▼
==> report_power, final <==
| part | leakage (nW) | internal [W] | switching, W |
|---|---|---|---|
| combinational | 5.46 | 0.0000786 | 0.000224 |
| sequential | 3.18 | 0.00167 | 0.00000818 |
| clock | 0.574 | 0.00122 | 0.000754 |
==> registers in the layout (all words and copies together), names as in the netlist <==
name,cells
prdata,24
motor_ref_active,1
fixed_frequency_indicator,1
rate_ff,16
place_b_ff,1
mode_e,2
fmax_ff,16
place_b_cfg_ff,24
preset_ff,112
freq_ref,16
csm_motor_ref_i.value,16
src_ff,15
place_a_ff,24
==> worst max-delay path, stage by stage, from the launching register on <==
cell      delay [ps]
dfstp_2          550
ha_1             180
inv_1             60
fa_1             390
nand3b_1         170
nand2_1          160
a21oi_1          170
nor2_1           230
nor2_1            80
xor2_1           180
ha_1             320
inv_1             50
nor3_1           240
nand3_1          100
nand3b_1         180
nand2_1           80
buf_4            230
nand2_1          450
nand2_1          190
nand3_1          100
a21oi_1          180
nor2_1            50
File: config.mk
export PLATFORM = sky130hd
export DESIGN_NAME = tacr_regs
export DESIGN_NICKNAME = d
export VERILOG_FILES = /design/src/logic/tacr_pkg.sv /design/src/logic/tacr_regs.sv
export VERILOG_INCLUDE_DIRS = /design/src /design/src/logic
export SDC_FILE = /design/constraint.sdc
export NUM_CORES = 1
export LEC_CHECK = 0
export BUFFER_PORTS_ARGS = -buffer_cell sky130_fd_sc_hd__buf_2
export CORE_UTILIZATION = 35
export CTS_BUF_LIST = sky130_fd_sc_hd__clkbuf_4 sky130_fd_sc_hd__clkbuf_8
export DETAILED_ROUTE_END_ITERATION = 10
export MAX_ROUTING_LAYER = met4
export PLACE_DENSITY = 0.59
export SLEW_MARGIN = 20
export SYNTH_ARGS = -nofsm -noshare
export SYNTH_HDL_FRONTEND = slang
export SYNTH_SLANG_ARGS = --single-unit
File: constraint.sdc
create_clock -name clk_sys -period 1.6 [get_ports clk_sys]
set_input_delay 0.16 -clock clk_sys [delete_from_list [all_inputs] [get_ports clk_sys]]
set_output_delay 0.16 -clock clk_sys [all_outputs]
set_load 0.02 [all_outputs]
`src/core/fsl_consts.svh`:
```
/*
  Named constants of the fieldbus status indicator driver: clock and tick timing,
  pattern phase lengths, slave state codes and counter widths.
  Assumes it is included by bare name wherever a constant is used.
*/
`ifndef FSL_CONSTS_SVH
`define FSL_CONSTS_SVH

// Clock and millisecond tick
`define FSL_CLK_PERIOD_PS     25000
`define FSL_TICK_PERIOD_MS    1
`define FSL_PS_PER_MS         1000000000
`define FSL_TICK_CNT_W        16

// Pattern phase lengths in milliseconds
`define FSL_FLICKER_MS        10'd50
`define FSL_BLINK_MS          10'd200
`define FSL_FLASH_ON_MS       10'd200
`define FSL_FLASH_OFF_MS      10'd1000
`define FSL_MS_CNT_W          10
`define FSL_STEP_W            2

// Activity on a port is stretched so that single frames still flicker visibly
`define FSL_ACT_HOLD_MS       7'd100
`define FSL_ACT_CNT_W         7

// Slave state machine codes as presented by the slave controller
`define FSL_STATE_W           4
`define FSL_ST_INIT           4'h1
`define FSL_ST_PREOP          4'h2
`define FSL_ST_BOOT           4'h3
`define FSL_ST_SAFEOP         4'h4
`define FSL_ST_OP             4'h8

// Indicator channels
`define FSL_NUM_PORTS         2
`define FSL_NUM_CHAN          4
`define FSL_CH_RUN            0
`define FSL_CH_ERR            1
`define FSL_CH_LINK0          2

`endif

```
`src/core/fsl_pkg.sv`:
```
/*
  Types of the fieldbus status indicator driver.
  Assumes fsl_consts.svh sits beside it for the numeric constants.
*/
package fsl_pkg;

  // Indicator patterns; each non-constant one begins with its lit phase
  typedef enum logic [2:0] {
    PAT_OFF,
    PAT_ON,
    PAT_FLICKER,
    PAT_BLINK,
    PAT_SINGLE,
    PAT_DOUBLE
  } fsl_pat_t;

endpackage

```
`src/core/fsl_pat_if.sv`:
```
/*
  Link between the indicator top and one pattern generator: the shared
  millisecond tick, the pattern to show, and the resulting indicator level.
  Assumes both ends run on the same clock.
*/
`timescale 1ns/1ps
interface fsl_pat_if;
  import fsl_pkg::*;

  logic     tick;
  fsl_pat_t pat;
  logic     led;

  modport gen (input tick, input pat, output led);
  modport src (output tick, output pat, input led);
endinterface

```
`src/core/fsl_pattern_gen.sv`:
```
/*
  One indicator pattern generator: steps through lit and dark phases counted
  in millisecond ticks and restarts at the lit phase when the pattern changes.
  Assumes the tick is a one-cycle pulse on the same clock.
*/
`timescale 1ns/1ps
`include "fsl_consts.svh"
module fsl_pattern_gen
  import fsl_pkg::*;
(
  // Clock and reset
  input wire logic clock,
  input wire logic rst,
  // Pattern link
  fsl_pat_if.gen   bus
);

  logic [`FSL_MS_CNT_W-1:0] msCnt_ff;
  logic [`FSL_MS_CNT_W-1:0] nxt_msCnt;
  logic [`FSL_STEP_W-1:0]   step_ff;
  logic [`FSL_STEP_W-1:0]   nxt_step;
  fsl_pat_t                 last_ff;
  fsl_pat_t                 nxt_last;
  logic                     led_ff;
  logic                     nxt_led;

  ////////////////////////////////////////////////////////////////////////////
  // Phase length of each step; even steps are lit, odd steps dark
  function automatic logic [`FSL_MS_CNT_W-1:0] stepLen(input fsl_pat_t p, input logic [`FSL_STEP_W-1:0] s);
    logic [`FSL_MS_CNT_W-1:0] len;
    len = `FSL_BLINK_MS;
    case (p)
      PAT_FLICKER: len = `FSL_FLICKER_MS; // RQ15
      PAT_BLINK:   len = `FSL_BLINK_MS;
      PAT_SINGLE:  len = s[0] ? `FSL_FLASH_OFF_MS : `FSL_FLASH_ON_MS;
      PAT_DOUBLE:  len = (s == 2'h3) ? `FSL_FLASH_OFF_MS : `FSL_FLASH_ON_MS; // RQ15
      default:     len = `FSL_BLINK_MS;
    endcase
    return len;
  endfunction

  function automatic logic [`FSL_STEP_W-1:0] lastStep(input fsl_pat_t p);
    return (p == PAT_DOUBLE) ? 2'h3 : 2'h1;
  endfunction

  ////////////////////////////////////////////////////////////////////////////
  always_comb begin
    nxt_msCnt = msCnt_ff;
    nxt_step  = step_ff;
    nxt_last  = bus.pat;
    if (bus.pat != last_ff) begin
      nxt_msCnt = '0; // RQ17
      nxt_step  = '0;
    end else if (bus.tick) begin
      if (msCnt_ff >= stepLen(bus.pat, step_ff) - 10'h001) begin
        nxt_msCnt = '0;
        nxt_step  = (step_ff >= lastStep(bus.pat)) ? 2'h0 : step_ff + 2'h1;
      end else begin
        nxt_msCnt = msCnt_ff + 10'h001;
      end
    end
    case (bus.pat)
      PAT_OFF: nxt_led = 1'b0;
      PAT_ON:  nxt_led = 1'b1;
      default: nxt_led = ~nxt_step[0];
    endcase
  end

  always_ff @(posedge clock) begin
    if (rst) begin
      msCnt_ff <= '0;
      step_ff  <= '0;
      last_ff  <= PAT_OFF;
      led_ff   <= 1'b0; // RQ17
    end else begin
      msCnt_ff <= nxt_msCnt;
      step_ff  <= nxt_step;
      last_ff  <= nxt_last;
      led_ff   <= nxt_led;
    end
  end

  assign bus.led = led_ff;

endmodule

```
`src/core/fsl_status_led.sv`:
```
/*
  Fieldbus status indicator driver: run, error and per-port link/activity
  indicators of the network interface, with the automatic drop to
  safe-operational on a synchronisation error.
  Assumes all status inputs come from slave controller logic on this clock.

  // How it works
  // RQ1 - Run indicator dark while slave is in init.
  // RQ2 - Run indicator blinks 200 ms lit, 200 ms dark in pre-operational.
  // RQ3 - Run indicator single-flashes 200 ms lit, 1000 ms dark in safe-operational.
  // RQ4 - Run indicator steadily lit in operational.
  // RQ5 - Run indicator flickers while booting, before init is reached.
  // RQ6 - Error indicator dark when no error is present.
  // RQ7 - Error indicator flickers on a booting error.
  // RQ8 - Error indicator blinks 200/200 ms on an impossible state change request.
  // RQ9 - Sync error forces safe-operational and single-flashes the error indicator.
  // RQ10 - Error indicator double-flashes on sync-manager watchdog timeout.
  // RQ11 - Error indicator steadily lit on process data interface watchdog timeout.
  // RQ12 - Link indicator dark without cable or with controller not started.
  // RQ13 - Link indicator flickers while frames are exchanged on that port.
  // RQ14 - Link indicator steadily lit with link but no traffic.
  // RQ15 - Flicker is 50/50 ms; double flash is 200,200,200 lit-dark-lit then 1000 dark.
  // RQ16 - Simultaneous errors show only the highest-priority one.
  // RQ17 - One millisecond tick times everything; patterns restart lit; reset clears indicators.
*/
`timescale 1ns/1ps
`include "fsl_consts.svh"
module fsl_status_led
  import fsl_pkg::*;
#(
  parameter int TICK_CYCLES = (`FSL_TICK_PERIOD_MS * `FSL_PS_PER_MS) / `FSL_CLK_PERIOD_PS
)
(
  // Clock and reset
  input  wire logic                     clock,
  input  wire logic                     rst,
  // Slave state and controller status
  input  wire logic [`FSL_STATE_W-1:0]  slaveState,
  input  wire logic                     ctrlStarted,
  // Error conditions, levels
  input  wire logic                     bootErr,
  input  wire logic                     badStateReq,
  input  wire logic                     syncErr,
  input  wire logic                     smWatchdog,
  input  wire logic                     pdiWatchdog,
  // Port status
  input  wire logic [`FSL_NUM_PORTS-1:0] linkUp,
  input  wire logic [`FSL_NUM_PORTS-1:0] frameSeen,
  // Requests to the slave state machine
  output logic                          safeOpReq,
  // Indicators, high is lit
  output logic                          runLed,
  output logic                          errLed,
  output logic [`FSL_NUM_PORTS-1:0]     linkLed
);

  ////////////////////////////////////////////////////////////////////////////
  // Free-running millisecond tick shared by all generators
  logic [`FSL_TICK_CNT_W-1:0] tickCnt_ff;
  logic [`FSL_TICK_CNT_W-1:0] nxt_tickCnt;
  logic                       tick_ff;
  logic                       nxt_tick;

  always_comb begin
    nxt_tick    = 1'b0;
    nxt_tickCnt = tickCnt_ff + 16'h0001;
    if (tickCnt_ff >= `FSL_TICK_CNT_W'(TICK_CYCLES - 1)) begin
      nxt_tickCnt = '0; // RQ17
      nxt_tick    = 1'b1;
    end
  end

  always_ff @(posedge clock) begin
    if (rst) begin
      tickCnt_ff <= '0;
      tick_ff    <= 1'b0;
    end else begin
      tickCnt_ff <= nxt_tickCnt;
      tick_ff    <= nxt_tick;
    end
  end

  ////////////////////////////////////////////////////////////////////////////
  // Run indicator pattern from the slave state
  fsl_pat_t runPat;

  always_comb begin
    case (slaveState)
      `FSL_ST_INIT:   runPat = PAT_OFF;     // RQ1
      `FSL_ST_PREOP:  runPat = PAT_BLINK;   // RQ2
      `FSL_ST_SAFEOP: runPat = PAT_SINGLE;  // RQ3
      `FSL_ST_OP:     runPat = PAT_ON;      // RQ4
      `FSL_ST_BOOT:   runPat = PAT_FLICKER; // RQ5
      default:        runPat = PAT_OFF;
    endcase
  end

  ////////////////////////////////////////////////////////////////////////////
  // Error indicator pattern, highest priority first
  fsl_pat_t errPat;

  always_comb begin
    if (pdiWatchdog) begin
      errPat = PAT_ON;      // RQ11 RQ16
    end else if (smWatchdog) begin
      errPat = PAT_DOUBLE;  // RQ10 RQ16
    end else if (syncErr) begin
      errPat = PAT_SINGLE;  // RQ9 RQ16
    end else if (badStateReq) begin
      errPat = PAT_BLINK;   // RQ8 RQ16
    end else if (bootErr) begin
      errPat = PAT_FLICKER; // RQ7 RQ16
    end else begin
      errPat = PAT_OFF;     // RQ6
    end
  end

  ////////////////////////////////////////////////////////////////////////////
  // Safe-operational request on a new sync error while above safe-operational
  logic syncPrev_ff;
  logic nxt_syncPrev;
  logic safeOpReq_ff;
  logic nxt_safeOpReq;

  always_comb begin
    nxt_syncPrev  = syncErr;
    nxt_safeOpReq = syncErr & ~syncPrev_ff & (slaveState == `FSL_ST_OP); // RQ9
  end

  always_ff @(posedge clock) begin
    if (rst) begin
      syncPrev_ff  <= 1'b0;
      safeOpReq_ff <= 1'b0;
    end else begin
      syncPrev_ff  <= nxt_syncPrev;
      safeOpReq_ff <= nxt_safeOpReq;
    end
  end

  assign safeOpReq = safeOpReq_ff;

  ////////////////////////////////////////////////////////////////////////////
  // Per-port activity stretch and link pattern
  fsl_pat_t linkPat [`FSL_NUM_PORTS];

  genvar p;
  generate
    for (p = 0; p < `FSL_NUM_PORTS; p++) begin : g_port
      logic [`FSL_ACT_CNT_W-1:0] actCnt_ff;
      logic [`FSL_ACT_CNT_W-1:0] nxt_actCnt;

      always_comb begin
        nxt_actCnt = actCnt_ff;
        if (frameSeen[p]) begin
          nxt_actCnt = `FSL_ACT_HOLD_MS;
        end else if (tick_ff && (actCnt_ff != '0)) begin
          nxt_actCnt = actCnt_ff - 7'h01;
        end
        if (!ctrlStarted || !linkUp[p]) begin
          linkPat[p] = PAT_OFF;     // RQ12
        end else if (frameSeen[p] || (actCnt_ff != '0)) begin
          linkPat[p] = PAT_FLICKER; // RQ13
        end else begin
          linkPat[p] = PAT_ON;      // RQ14
        end
      end

      always_ff @(posedge clock) begin
        if (rst) begin
          actCnt_ff <= '0;
        end else begin
          actCnt_ff <= nxt_actCnt;
        end
      end
    end
  endgenerate

  ////////////////////////////////////////////////////////////////////////////
  // Pattern generators, one per indicator
  fsl_pat_if chan [`FSL_NUM_CHAN] ();
  fsl_pat_t  chanPat [`FSL_NUM_CHAN];
  logic [`FSL_NUM_CHAN-1:0] chanLed;

  assign chanPat[`FSL_CH_RUN] = runPat;
  assign chanPat[`FSL_CH_ERR] = errPat;

  genvar c;
  generate
    for (c = 0; c < `FSL_NUM_PORTS; c++) begin : g_linkmap
      assign chanPat[`FSL_CH_LINK0 + c] = linkPat[c];
    end
    for (c = 0; c < `FSL_NUM_CHAN; c++) begin : g_chan
      assign chan[c].tick = tick_ff; // RQ17
      assign chan[c].pat  = chanPat[c];
      assign chanLed[c]   = chan[c].led;
      fsl_pattern_gen u_gen (
        .clock (clock),
        .rst   (rst),
        .bus   (chan[c])
      );
    end
  endgenerate

  assign runLed  = chanLed[`FSL_CH_RUN];
  assign errLed  = chanLed[`FSL_CH_ERR];
  assign linkLed = chanLed[`FSL_CH_LINK0 +: `FSL_NUM_PORTS];

endmodule

```
module sebs_slave #(
	parameter logic [3:0] DEV_CODE    = sebs_pkg::DEV_CODE,
	parameter int         PROG_CYCLES = sebs_pkg::PROG_CYCLES,
	parameter int         FIFO_DEPTH  = sebs_pkg::FIFO_DEPTH
) (
	input  wire logic        i_clock,
	input  wire logic        i_rst,
	input  wire logic        i_scl,
	input  wire logic        i_sda,
	input  wire logic        i_wp,
	input  wire logic [31:0] i_page_protect,
	output logic             o_sda_o,
	output logic             o_sda_oe,
	output logic             o_busy
);
	localparam int WW = $bits(sebs_pkg::sebs_wr_t);

	logic [7:0]              mem_arr [sebs_pkg::MEM_BYTES];
	logic                    scl_meta_reg, scl_s_reg, scl_d_reg;
	logic                    sda_meta_reg, sda_s_reg, sda_d_reg;
	logic                    wp_meta_reg, wp_s_reg;
	logic [31:0]             prot_meta_reg, prot_s_reg;
	sebs_pkg::sebs_state_t   state_reg, pend_reg, step_next;
	logic [3:0]              bit_cnt_reg;
	logic [7:0]              shift_reg, tx_reg;
	logic [8:0]              addr_reg;
	logic                    top_reg, wrote_reg, mack_reg;
	logic                    sda_oe_reg, sda_out_reg, busy_reg;
	logic [16:0]             prog_cnt_reg;
	logic                    scl_rise, scl_fall, start_det, stop_det;
	logic                    cmd_hit, write_end, fifo_flush;
	logic                    fifo_in_valid, fifo_in_ready, fifo_out_valid;
	sebs_pkg::sebs_wr_t      fifo_in, fifo_out;
	logic                    mem_we;
	logic [7:0]              rd_byte;

	// pins come from the master's domain: two flops before any use
	always_ff @(posedge i_clock or posedge i_rst) begin
		if (i_rst) begin
			scl_meta_reg  <= 1'b1;
			scl_s_reg     <= 1'b1;
			scl_d_reg     <= 1'b1;
			sda_meta_reg  <= 1'b1;
			sda_s_reg     <= 1'b1;
			sda_d_reg     <= 1'b1;
			wp_meta_reg   <= 1'b1;
			wp_s_reg      <= 1'b1;
			prot_meta_reg <= 32'hFFFFFFFF;
			prot_s_reg    <= 32'hFFFFFFFF;
		end else begin
			scl_meta_reg  <= i_scl;
			scl_s_reg     <= scl_meta_reg;
			scl_d_reg     <= scl_s_reg;
			sda_meta_reg  <= i_sda;
			sda_s_reg     <= sda_meta_reg;
			sda_d_reg     <= sda_s_reg;
			wp_meta_reg   <= i_wp;
			wp_s_reg      <= wp_meta_reg;
			prot_meta_reg <= i_page_protect;
			prot_s_reg    <= prot_meta_reg;
		end
	end

	// edge and condition detection on the synchronised lines
	assign scl_rise  = scl_s_reg && !scl_d_reg;
	assign scl_fall  = !scl_s_reg && scl_d_reg;
	assign start_det = scl_s_reg && scl_d_reg && sda_d_reg && !sda_s_reg;
	assign stop_det  = scl_s_reg && scl_d_reg && !sda_d_reg && sda_s_reg;
	assign cmd_hit   = (shift_reg[7:4] == DEV_CODE) && !busy_reg;
	// bytes already taken still program when a refused byte ended the write
	assign write_end = stop_det && wrote_reg && (state_reg != sebs_pkg::ST_IDLE);
	// a write abandoned by start or plain stop must not be programmed later
	assign fifo_flush = (start_det || (stop_det && !write_end)) && !busy_reg;
	assign fifo_in_valid = scl_fall && (bit_cnt_reg == sebs_pkg::BIT_ACK)
		&& (state_reg == sebs_pkg::ST_WDATA) && !start_det && !stop_det;
	assign fifo_in.addr  = addr_reg;
	assign fifo_in.data  = shift_reg;
	assign rd_byte       = mem_arr[addr_reg];
	// a missing master acknowledge ends the read stream
	assign step_next = (state_reg == sebs_pkg::ST_RDATA && !mack_reg)
		? sebs_pkg::ST_IGNORE : pend_reg;

	// byte engine: slave only, every move follows a master clock edge, a start or a stop
	always_ff @(posedge i_clock or posedge i_rst) begin
		if (i_rst) begin
			state_reg   <= sebs_pkg::ST_IDLE;
			pend_reg    <= sebs_pkg::ST_IDLE;
			bit_cnt_reg <= sebs_pkg::BIT_ZERO;
			shift_reg   <= 8'h00;
			tx_reg      <= 8'h00;
			addr_reg    <= 9'h000;
			top_reg     <= 1'b0;
			wrote_reg   <= 1'b0;
			mack_reg    <= 1'b0;
			sda_oe_reg  <= 1'b0;
		end else if (start_det) begin
			state_reg   <= sebs_pkg::ST_CMD;
			bit_cnt_reg <= sebs_pkg::BIT_ZERO;
			wrote_reg   <= 1'b0;
			sda_oe_reg  <= 1'b0;
		end else if (stop_det) begin
			state_reg   <= sebs_pkg::ST_IDLE;
			bit_cnt_reg <= sebs_pkg::BIT_ZERO;
			sda_oe_reg  <= 1'b0;
		end else if (state_reg != sebs_pkg::ST_IDLE) begin
			if (scl_rise) begin
				// sample on the rising edge, msb first
				bit_cnt_reg <= bit_cnt_reg + 4'h1;
				if (bit_cnt_reg < sebs_pkg::BIT_ACK) begin
					shift_reg <= {shift_reg[6:0], sda_s_reg};
				end
				if (bit_cnt_reg == sebs_pkg::BIT_ACK) begin
					mack_reg <= !sda_s_reg;
				end
			end else if (scl_fall) begin
				if (bit_cnt_reg == sebs_pkg::BIT_ACK) begin
					// byte complete: decide acknowledge for the ninth clock
					sda_oe_reg <= 1'b0;
					unique case (state_reg)
						sebs_pkg::ST_CMD: begin
							if (cmd_hit) begin
								sda_oe_reg <= 1'b1;
								top_reg    <= shift_reg[1];
								pend_reg   <= shift_reg[0] ? sebs_pkg::ST_RDATA
									: sebs_pkg::ST_ADDR;
							end else begin
								pend_reg <= sebs_pkg::ST_IGNORE;
							end
						end
						sebs_pkg::ST_ADDR: begin
							sda_oe_reg <= 1'b1;
							addr_reg   <= {top_reg, shift_reg};
							pend_reg   <= sebs_pkg::ST_WDATA;
						end
						sebs_pkg::ST_WDATA: begin
							// full buffer refuses the byte by withholding the ack
							if (fifo_in_ready) begin
								sda_oe_reg <= 1'b1;
								addr_reg   <= {addr_reg[8:4], addr_reg[3:0] + 4'h1};
								wrote_reg  <= 1'b1;
								pend_reg   <= sebs_pkg::ST_WDATA;
							end else begin
								pend_reg <= sebs_pkg::ST_IGNORE;
							end
						end
						sebs_pkg::ST_RDATA:  pend_reg <= sebs_pkg::ST_RDATA;
						sebs_pkg::ST_IGNORE: pend_reg <= sebs_pkg::ST_IGNORE;
						sebs_pkg::ST_IDLE:   pend_reg <= sebs_pkg::ST_IDLE;
					endcase
				end else if (bit_cnt_reg == sebs_pkg::BIT_END) begin
					// end of ninth clock: release, move on, maybe start a byte
					bit_cnt_reg <= sebs_pkg::BIT_ZERO;
					state_reg   <= step_next;
					if (step_next == sebs_pkg::ST_RDATA) begin
						tx_reg     <= rd_byte;
						sda_oe_reg <= !rd_byte[7];
						addr_reg   <= addr_reg + 9'h001;
					end else begin
						sda_oe_reg <= 1'b0;
					end
				end else if (state_reg == sebs_pkg::ST_RDATA) begin
					sda_oe_reg <= !tx_reg[3'(4'h7 - bit_cnt_reg)];
				end
			end
		end
	end

	// open drain: data output is a constant low, only the enable moves
	always_ff @(posedge i_clock or posedge i_rst) begin
		if (i_rst) begin
			sda_out_reg <= 1'b0;
		end else begin
			sda_out_reg <= 1'b0;
		end
	end

	// programming timer; stop after written data starts it
	always_ff @(posedge i_clock or posedge i_rst) begin
		if (i_rst) begin
			busy_reg     <= 1'b0;
			prog_cnt_reg <= 17'h00000;
		end else if (write_end && !busy_reg) begin
			busy_reg     <= 1'b1;
			prog_cnt_reg <= 17'(PROG_CYCLES - 1);
		end else if (busy_reg) begin
			if (prog_cnt_reg != 17'h00000) begin
				prog_cnt_reg <= prog_cnt_reg - 17'h00001;
			end else if (!fifo_out_valid) begin
				busy_reg <= 1'b0;
			end
		end
	end

	// buffer drains only while programming, so page bytes pile up before
	sebs_fifo #(
		.WIDTH (WW),
		.DEPTH (FIFO_DEPTH)
	) u_fifo (
		.i_clock     (i_clock),
		.i_rst       (i_rst),
		.i_flush     (fifo_flush),
		.i_in_valid  (fifo_in_valid),
		.o_in_ready  (fifo_in_ready),
		.i_in_data   (fifo_in),
		.o_out_valid (fifo_out_valid),
		.i_out_ready (busy_reg),
		.o_out_data  (fifo_out)
	);

	// array write gated by the protect pin and the page's own bit
	assign mem_we = busy_reg && fifo_out_valid && !wp_s_reg
		&& !prot_s_reg[fifo_out.addr[8:4]];

	always_ff @(posedge i_clock) begin
		if (mem_we) begin
			mem_arr[fifo_out.addr] <= fifo_out.data;
		end
	end

	assign o_sda_o  = sda_out_reg;
	assign o_sda_oe = sda_oe_reg;
	assign o_busy   = busy_reg;

	chk_oe_on_fall: assert property (@(posedge i_clock) disable iff (i_rst)
		$changed(sda_oe_reg) |-> ($past(scl_fall) || $past(start_det) || $past(stop_det)))
		else $error("data enable moved away from a clock fall");
	chk_drive_low: assert property (@(posedge i_clock) disable iff (i_rst)
		o_sda_oe |-> (o_sda_o == 1'b0))
		else $error("data line driven high");
	chk_busy_nak: assert property (@(posedge i_clock) disable iff (i_rst)
		(busy_reg && state_reg == sebs_pkg::ST_CMD && scl_fall
		&& bit_cnt_reg == sebs_pkg::BIT_ACK && !start_det && !stop_det) |=> !sda_oe_reg)
		else $error("command acknowledged while programming");
	chk_wp_block: assert property (@(posedge i_clock) disable iff (i_rst)
		mem_we |-> !wp_s_reg)
		else $error("array written under write protect");
	chk_page_block: assert property (@(posedge i_clock) disable iff (i_rst)
		mem_we |-> !prot_s_reg[fifo_out.addr[8:4]])
		else $error("protected page written");
	chk_start_cmd: assert property (@(posedge i_clock) disable iff (i_rst)
		start_det |=> (state_reg == sebs_pkg::ST_CMD && bit_cnt_reg == 4'h0 && !sda_oe_reg))
		else $error("start did not restart command");
	chk_read_stop: assert property (@(posedge i_clock) disable iff (i_rst)
		(stop_det && !wrote_reg && !busy_reg)
		|=> (state_reg == sebs_pkg::ST_IDLE && !busy_reg))
		else $error("stop after read started programming");
	chk_write_prog: assert property (@(posedge i_clock) disable iff (i_rst)
		(write_end && !busy_reg) |=> busy_reg [*2])
		else $error("stop after write did not program");
	chk_page_fixed: assert property (@(posedge i_clock) disable iff (i_rst)
		(fifo_in_valid && fifo_in_ready)
		|=> (addr_reg[8:4] == $past(addr_reg[8:4])
		&& addr_reg[3:0] == $past(addr_reg[3:0]) + 4'h1))
		else $error("page write left its page");
	chk_prog_done: assert property (@(posedge i_clock) disable iff (i_rst)
		$fell(busy_reg) |-> ($past(prog_cnt_reg) == 17'h00000 && !$past(fifo_out_valid)))
		else $error("programming ended early");
endmodule : sebs_slave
▲
The task: The lines to retype run from the start of the entries through the line containing "export PLACE_DENSITY = 0.59"; reproduce them exactly and add nothing.

Answer to this problem:
==> report_power, final <==
| part | leakage (nW) | internal [W] | switching, W |
|---|---|---|---|
| combinational | 5.46 | 0.0000786 | 0.000224 |
| sequential | 3.18 | 0.00167 | 0.00000818 |
| clock | 0.574 | 0.00122 | 0.000754 |
==> registers in the layout (all words and copies together), names as in the netlist <==
name,cells
prdata,24
motor_ref_active,1
fixed_frequency_indicator,1
rate_ff,16
place_b_ff,1
mode_e,2
fmax_ff,16
place_b_cfg_ff,24
preset_ff,112
freq_ref,16
csm_motor_ref_i.value,16
src_ff,15
place_a_ff,24
==> worst max-delay path, stage by stage, from the launching register on <==
cell      delay [ps]
dfstp_2          550
ha_1             180
inv_1             60
fa_1             390
nand3b_1         170
nand2_1          160
a21oi_1          170
nor2_1           230
nor2_1            80
xor2_1           180
ha_1             320
inv_1             50
nor3_1           240
nand3_1          100
nand3b_1         180
nand2_1           80
buf_4            230
nand2_1          450
nand2_1          190
nand3_1          100
a21oi_1          180
nor2_1            50
File: config.mk
export PLATFORM = sky130hd
export DESIGN_NAME = tacr_regs
export DESIGN_NICKNAME = d
export VERILOG_FILES = /design/src/logic/tacr_pkg.sv /design/src/logic/tacr_regs.sv
export VERILOG_INCLUDE_DIRS = /design/src /design/src/logic
export SDC_FILE = /design/constraint.sdc
export NUM_CORES = 1
export LEC_CHECK = 0
export BUFFER_PORTS_ARGS = -buffer_cell sky130_fd_sc_hd__buf_2
export CORE_UTILIZATION = 35
export CTS_BUF_LIST = sky130_fd_sc_hd__clkbuf_4 sky130_fd_sc_hd__clkbuf_8
export DETAILED_ROUTE_END_ITERATION = 10
export MAX_ROUTING_LAYER = met4
export PLACE_DENSITY = 0.59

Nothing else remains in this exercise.